==> src/rtl/ycbcr_to_rgb.sv <==
// ycbcr_to_rgb
// Pipelined inverse colour converter for the decode side of the compression IP.
// It reads YCbCr pixels back from the YCbCr frame buffer and produces 8-bit RGB.
// Pixels move through three register stages (S1 operands, S2 products, S3 clamped
// result) under one global advance enable. A frame counter tags the last pixel
// of every frame.
//
// Ports:
//   clk                 single clock, rising edge
//   rst                 asynchronous active-high reset
//   Y_in/Cb_in/Cr_in    32-bit pixel components, only bits [7:0] are used
//   in_valid/in_ready   input handshake; in_ready = !(out_valid && !out_ready)
//   R_O/G_O/B_O         32-bit colour outputs, [7:0] result, [31:8] zero
//   out_valid/out_ready output handshake
//   out_last            output pixel is index FRAME_PIXELS-1 of its frame
//   pix_count           frame index of the pixel currently at the output
module ycbcr_to_rgb #(
    parameter int FRAC         = 14,
    parameter int FRAME_PIXELS = 1048576
) (
    input  logic        clk,
    input  logic        rst,
    input  logic [31:0] Y_in,
    input  logic [31:0] Cb_in,
    input  logic [31:0] Cr_in,
    input  logic        in_valid,
    output logic        in_ready,
    output logic [31:0] R_O,
    output logic [31:0] G_O,
    output logic [31:0] B_O,
    output logic        out_valid,
    input  logic        out_ready,
    output logic        out_last,
    output logic [31:0] pix_count
);

    // Q2.14 coefficients: 1.402, 0.344136, 0.714136, 1.772
    localparam logic signed [25:0] KR       = 26'sd22970;
    localparam logic signed [25:0] KGB      = 26'sd5638;
    localparam logic signed [25:0] KGR      = 26'sd11700;
    localparam logic signed [25:0] KB       = 26'sd29032;
    // Half an LSB folded into the luma term so the final shift rounds to nearest
    localparam logic signed [25:0] ROUND    = 26'sd1 <<< (FRAC - 1);
    localparam logic [31:0]        LAST_IDX = 32'(FRAME_PIXELS - 1);

    // Sign-extend a 9-bit stage-1 operand to the 26-bit datapath width
    function automatic logic signed [25:0] sext9(input logic signed [8:0] v);
        return {{17{v[8]}}, v};
    endfunction

    // Saturate a signed shifted sum to the 0..255 pixel range
    function automatic logic [7:0] clamp8(input logic signed [25:0] v);
        logic [7:0] res;
        if (v < 26'sd0) begin
            res = 8'd0;
        end else if (v > 26'sd255) begin
            res = 8'd255;
        end else begin
            res = v[7:0];
        end
        return res;
    endfunction

    logic               stall_s;
    logic               advance_s;
    logic               out_fire_s;
    logic               unused_upper_s;

    logic               s1_valid_q;
    logic               s2_valid_q;
    logic               s3_valid_q;

    logic signed [8:0]  y_q,  y_d;
    logic signed [8:0]  cb_q, cb_d;
    logic signed [8:0]  cr_q, cr_d;

    logic signed [25:0] ybase_q,  ybase_d;
    logic signed [25:0] kr_cr_q,  kr_cr_d;
    logic signed [25:0] kgb_cb_q, kgb_cb_d;
    logic signed [25:0] kgr_cr_q, kgr_cr_d;
    logic signed [25:0] kb_cb_q,  kb_cb_d;

    logic signed [25:0] r_sum_s;
    logic signed [25:0] g_sum_s;
    logic signed [25:0] b_sum_s;

    logic [7:0]         r_q, r_d;
    logic [7:0]         g_q, g_d;
    logic [7:0]         b_q, b_d;

    logic [31:0]        pix_count_q, pix_count_d;

    // The whole pipe freezes only when a valid output is refused downstream
    assign stall_s        = s3_valid_q & ~out_ready;
    assign advance_s      = ~stall_s;
    assign out_fire_s     = s3_valid_q & out_ready;
    assign unused_upper_s = ^{Y_in[31:8], Cb_in[31:8], Cr_in[31:8]};

    assign in_ready  = advance_s;
    assign out_valid = s3_valid_q;
    assign R_O       = {24'd0, r_q};
    assign G_O       = {24'd0, g_q};
    assign B_O       = {24'd0, b_q};
    assign pix_count = pix_count_q;
    assign out_last  = s3_valid_q & (pix_count_q == LAST_IDX);

    // S1 operands: luma as-is, chroma recentred around zero
    always_comb begin
        y_d  = $signed({1'b0, Y_in[7:0]});
        cb_d = $signed({1'b0, Cb_in[7:0]}) - 9'sd128;
        cr_d = $signed({1'b0, Cr_in[7:0]}) - 9'sd128;
    end

    // S2 products and rounded luma base
    always_comb begin
        ybase_d  = ($signed({17'd0, y_q}) <<< FRAC) + ROUND;
        kr_cr_d  = KR  * sext9(cr_q);
        kgb_cb_d = KGB * sext9(cb_q);
        kgr_cr_d = KGR * sext9(cr_q);
        kb_cb_d  = KB  * sext9(cb_q);
    end

    // S3 sums, arithmetic shift back to integer and saturation
    always_comb begin
        r_sum_s = ybase_q + kr_cr_q;
        g_sum_s = ybase_q - kgb_cb_q - kgr_cr_q;
        b_sum_s = ybase_q + kb_cb_q;
        r_d     = clamp8(r_sum_s >>> FRAC);
        g_d     = clamp8(g_sum_s >>> FRAC);
        b_d     = clamp8(b_sum_s >>> FRAC);
    end

    // Frame index of the next output pixel, wrapping at the frame end
    always_comb begin
        if (out_fire_s) begin
            if (pix_count_q == LAST_IDX) begin
                pix_count_d = 32'd0;
            end else begin
                pix_count_d = pix_count_q + 32'd1;
            end
        end else begin
            pix_count_d = pix_count_q;
        end
    end

    // Pipeline registers: all stages shift together whenever the output is not stalled
    always_ff @(posedge clk or posedge rst) begin
        if (rst) begin
            s1_valid_q <= 1'b0;
            s2_valid_q <= 1'b0;
            s3_valid_q <= 1'b0;
            y_q        <= 9'sd0;
            cb_q       <= 9'sd0;
            cr_q       <= 9'sd0;
            ybase_q    <= 26'sd0;
            kr_cr_q    <= 26'sd0;
            kgb_cb_q   <= 26'sd0;
            kgr_cr_q   <= 26'sd0;
            kb_cb_q    <= 26'sd0;
            r_q        <= 8'd0;
            g_q        <= 8'd0;
            b_q        <= 8'd0;
        end else if (advance_s) begin
            s1_valid_q <= in_valid;
            s2_valid_q <= s1_valid_q;
            s3_valid_q <= s2_valid_q;
            y_q        <= y_d;
            cb_q       <= cb_d;
            cr_q       <= cr_d;
            ybase_q    <= ybase_d;
            kr_cr_q    <= kr_cr_d;
            kgb_cb_q   <= kgb_cb_d;
            kgr_cr_q   <= kgr_cr_d;
            kb_cb_q    <= kb_cb_d;
            r_q        <= r_d;
            g_q        <= g_d;
            b_q        <= b_d;
        end
    end

    // Output pixel frame counter
    always_ff @(posedge clk or posedge rst) begin
        if (rst) begin
            pix_count_q <= 32'd0;
        end else begin
            pix_count_q <= pix_count_d;
        end
    end

endmodule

# Required work:
Reproduce the material word for word. Leave nothing out.

# Task answer:
==> src/rtl/ycbcr_to_rgb.sv <==
// ycbcr_to_rgb
// Pipelined inverse colour converter for the decode side of the compression IP.
// It reads YCbCr pixels back from the YCbCr frame buffer and produces 8-bit RGB.
// Pixels move through three register stages (S1 operands, S2 products, S3 clamped
// result) under one global advance enable. A frame counter tags the last pixel
// of every frame.
//
// Ports:
//   clk                 single clock, rising edge
//   rst                 asynchronous active-high reset
//   Y_in/Cb_in/Cr_in    32-bit pixel components, only bits [7:0] are used
//   in_valid/in_ready   input handshake; in_ready = !(out_valid && !out_ready)
//   R_O/G_O/B_O         32-bit colour outputs, [7:0] result, [31:8] zero
//   out_valid/out_ready output handshake
//   out_last            output pixel is index FRAME_PIXELS-1 of its frame
//   pix_count           frame index of the pixel currently at the output
module ycbcr_to_rgb #(
    parameter int FRAC         = 14,
    parameter int FRAME_PIXELS = 1048576
) (
    input  logic        clk,
    input  logic        rst,
    input  logic [31:0] Y_in,
    input  logic [31:0] Cb_in,
    input  logic [31:0] Cr_in,
    input  logic        in_valid,
    output logic        in_ready,
    output logic [31:0] R_O,
    output logic [31:0] G_O,
    output logic [31:0] B_O,
    output logic        out_valid,
    input  logic        out_ready,
    output logic        out_last,
    output logic [31:0] pix_count
);

    // Q2.14 coefficients: 1.402, 0.344136, 0.714136, 1.772
    localparam logic signed [25:0] KR       = 26'sd22970;
    localparam logic signed [25:0] KGB      = 26'sd5638;
    localparam logic signed [25:0] KGR      = 26'sd11700;
    localparam logic signed [25:0] KB       = 26'sd29032;
    // Half an LSB folded into the luma term so the final shift rounds to nearest
    localparam logic signed [25:0] ROUND    = 26'sd1 <<< (FRAC - 1);
    localparam logic [31:0]        LAST_IDX = 32'(FRAME_PIXELS - 1);

    // Sign-extend a 9-bit stage-1 operand to the 26-bit datapath width
    function automatic logic signed [25:0] sext9(input logic signed [8:0] v);
        return {{17{v[8]}}, v};
    endfunction

    // Saturate a signed shifted sum to the 0..255 pixel range
    function automatic logic [7:0] clamp8(input logic signed [25:0] v);
        logic [7:0] res;
        if (v < 26'sd0) begin
            res = 8'd0;
        end else if (v > 26'sd255) begin
            res = 8'd255;
        end else begin
            res = v[7:0];
        end
        return res;
    endfunction

    logic               stall_s;
    logic               advance_s;
    logic               out_fire_s;
    logic               unused_upper_s;

    logic               s1_valid_q;
    logic               s2_valid_q;
    logic               s3_valid_q;

    logic signed [8:0]  y_q,  y_d;
    logic signed [8:0]  cb_q, cb_d;
    logic signed [8:0]  cr_q, cr_d;

    logic signed [25:0] ybase_q,  ybase_d;
    logic signed [25:0] kr_cr_q,  kr_cr_d;
    logic signed [25:0] kgb_cb_q, kgb_cb_d;
    logic signed [25:0] kgr_cr_q, kgr_cr_d;
    logic signed [25:0] kb_cb_q,  kb_cb_d;

    logic signed [25:0] r_sum_s;
    logic signed [25:0] g_sum_s;
    logic signed [25:0] b_sum_s;

    logic [7:0]         r_q, r_d;
    logic [7:0]         g_q, g_d;
    logic [7:0]         b_q, b_d;

    logic [31:0]        pix_count_q, pix_count_d;

    // The whole pipe freezes only when a valid output is refused downstream
    assign stall_s        = s3_valid_q & ~out_ready;
    assign advance_s      = ~stall_s;
    assign out_fire_s     = s3_valid_q & out_ready;
    assign unused_upper_s = ^{Y_in[31:8], Cb_in[31:8], Cr_in[31:8]};

    assign in_ready  = advance_s;
    assign out_valid = s3_valid_q;
    assign R_O       = {24'd0, r_q};
    assign G_O       = {24'd0, g_q};
    assign B_O       = {24'd0, b_q};
    assign pix_count = pix_count_q;
    assign out_last  = s3_valid_q & (pix_count_q == LAST_IDX);

    // S1 operands: luma as-is, chroma recentred around zero
    always_comb begin
        y_d  = $signed({1'b0, Y_in[7:0]});
        cb_d = $signed({1'b0, Cb_in[7:0]}) - 9'sd128;
        cr_d = $signed({1'b0, Cr_in[7:0]}) - 9'sd128;
    end

    // S2 products and rounded luma base
    always_comb begin
        ybase_d  = ($signed({17'd0, y_q}) <<< FRAC) + ROUND;
        kr_cr_d  = KR  * sext9(cr_q);
        kgb_cb_d = KGB * sext9(cb_q);
        kgr_cr_d = KGR * sext9(cr_q);
        kb_cb_d  = KB  * sext9(cb_q);
    end

    // S3 sums, arithmetic shift back to integer and saturation
    always_comb begin
        r_sum_s = ybase_q + kr_cr_q;
        g_sum_s = ybase_q - kgb_cb_q - kgr_cr_q;
        b_sum_s = ybase_q + kb_cb_q;
        r_d     = clamp8(r_sum_s >>> FRAC);
        g_d     = clamp8(g_sum_s >>> FRAC);
        b_d     = clamp8(b_sum_s >>> FRAC);
    end

    // Frame index of the next output pixel, wrapping at the frame end
    always_comb begin
        if (out_fire_s) begin
            if (pix_count_q == LAST_IDX) begin
                pix_count_d = 32'd0;
            end else begin
                pix_count_d = pix_count_q + 32'd1;
            end
        end else begin
            pix_count_d = pix_count_q;
        end
    end

    // Pipeline registers: all stages shift together whenever the output is not stalled
    always_ff @(posedge clk or posedge rst) begin
        if (rst) begin
            s1_valid_q <= 1'b0;
            s2_valid_q <= 1'b0;
            s3_valid_q <= 1'b0;
            y_q        <= 9'sd0;
            cb_q       <= 9'sd0;
            cr_q       <= 9'sd0;
            ybase_q    <= 26'sd0;
            kr_cr_q    <= 26'sd0;
            kgb_cb_q   <= 26'sd0;
            kgr_cr_q   <= 26'sd0;
            kb_cb_q    <= 26'sd0;
            r_q        <= 8'd0;
            g_q        <= 8'd0;
            b_q        <= 8'd0;
        end else if (advance_s) begin
            s1_valid_q <= in_valid;
            s2_valid_q <= s1_valid_q;
            s3_valid_q <= s2_valid_q;
            y_q        <= y_d;
            cb_q       <= cb_d;
            cr_q       <= cr_d;
            ybase_q    <= ybase_d;
            kr_cr_q    <= kr_cr_d;
            kgb_cb_q   <= kgb_cb_d;
            kgr_cr_q   <= kgr_cr_d;
            kb_cb_q    <= kb_cb_d;
            r_q        <= r_d;
            g_q        <= g_d;
            b_q        <= b_d;
        end
    end

    // Output pixel frame counter
    always_ff @(posedge clk or posedge rst) begin
        if (rst) begin
            pix_count_q <= 32'd0;
        end else begin
            pix_count_q <= pix_count_d;
        end
    end

endmodule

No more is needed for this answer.